You know, a place to cool the heels after a tough day sifting through yard sale items at an abandoned Kroger store.

The latest project to come racing down the jack was one that personally offended me and a few others who have put in time to improve the reputation of the southwest area in the eyes of the community. The “public meeting” on the project did little to change any minds.

Copart USA wants to build a “salvage auto auction storage and title facility” on nearly 60 acres adjacent to Pond Creek near the Gene Snyder Freeway. The company says the lot, once completed, will hold 2,800 wrecked vehicles that will be sold online to companies and individuals.

Some residents call it an automobile junkyard, and I do not disagree with them.

It is my opinion the place will be a junkyard in which you have to buy the whole car instead of by the piece, as if that makes any difference.

The problem Copart USA has is the land is very close to residences in the Prairie Village neighborhood. Citizens went wild and jammed a local church to voice their displeasure, all the while being told by the company’s attorney, “You people have no say. The land is already zoned for it.”

I was contacted by an old high school classmate who lives in direct view of the property in question. Of the meeting she said, “These people are nuts. They are ready to fight up here.”

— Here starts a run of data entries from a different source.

File: ./config.mk
export PLATFORM = sky130hd
export DESIGN_NAME = fetch
export DESIGN_NICKNAME = fetch
export VERILOG_FILES = /design/flow/design.v
export SDC_FILE = /design/flow/constraint.sdc
export NUM_CORES = 4
export LEC_CHECK = 1
export CORE_AREA = 10 10 102 102
export DIE_AREA = 0 0 112 112
File: ./constraint.sdc
current_design fetch

set clk_period 1.0
set clk_io_pct 0.2

create_clock -name clk0 -period $clk_period [get_ports {pc_readin}]
create_clock -name clk1 -period $clk_period [get_ports {reset}]

set non_clock_inputs [all_inputs -no_clocks]
set_input_delay [expr $clk_period * $clk_io_pct] -clock clk0 $non_clock_inputs
set_output_delay [expr $clk_period * $clk_io_pct] -clock clk0 [all_outputs]
File: ./design.v
module fetch
(
   input wire clk,
   input wire reset,
   input wire [31:0] data_i,
   input wire pc_readin,
   input wire [31:0] pc_wd_i,
   output wire [31:0] pc_o
);
   reg [31:0] pc;  
   always @ (negedge reset) begin
      pc <= data_i;
   end   
   always @ (posedge pc_readin) begin
      pc <= pc_wd_i;
   end
   assign pc_o = pc;
   initial begin
      pc = 0;
   end
endmodule
File: ./run.sh
#!/bin/bash
# OpenROAD 26Q1-2900-gdf79404cd8, Yosys 0.63+post, stock flow scripts
make -C /OpenROAD-flow-scripts/flow DESIGN_CONFIG=/design/flow/config.mk WORK_HOME=/design/flow/orfs finish
==> summary.txt <==
yosys + openroad results -> status=stopped before the end, Largest cells by area=dfxtp_1 (100%), inv_1 (0.29%), Synthesized registers=64, register share after synthesis=99.71%, # Cells Yosys=65, Synth top area share=99.71%, leading area contributor after synthesis=dfxtp_1, Cell Type Count=2, Synth Warn #=1, Stopped at=1_2_yosys, YS chip area=1285 sq um, Error=ERROR: Found 32 problems in 'check -assert'.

The larger issue is there are some people who don’t see anything wrong with this type of development – an issue which takes us to this even larger predicament: We cannot seem to agree on what type of place we want this to be.

It has always been this way. We organize and fight just long enough to make the news. Then, we slip back into the complacency coma that has allowed bad development and bad ideas to flourish and flush out all the good people who made this place their home.

Over 100 years ago, when developers were looking for a place to build a tuberculosis hospital, they looked to a site in the southwestern portion of the county. Back then, this area was mostly populated by farmers. They, too, resisted the development, saying it would only spread disease. The developers had two choices. Valley Station or Saint Matthews. A 1908 article in the Kentucky Irish American newspaper stated it as thus:

Oppose the Hospital
The residents of this county in the
neighborhood of Valley Station have
entered a protest against the erection
of the Tuberculosis Hospital on
the proposed site. A tract of 127
acres has been purchased and work
on the hospital was about to begin.
Steps are now about to be taken to
secure an injunction to prevent its
erection.

 

Today, we all know the place as the old Waverly Hills Sanatorium, a blighted eyesore that has become a haunted-house type attraction among ghost hunters and other paranoids.

There are many reasons why low-end businesses choose to locate in certain areas. Not the least of which is lack of political strength.

For over a century, we have not been able to get it together. In the 1970′s, Kentucky Educational Television produced a short titled, “Forgotten People, Forgotten Land”. In it were detailed accounts of neighborhood groups complaining of the lack of organization and government neglect in the community as they worked fruitlessly to improve the area.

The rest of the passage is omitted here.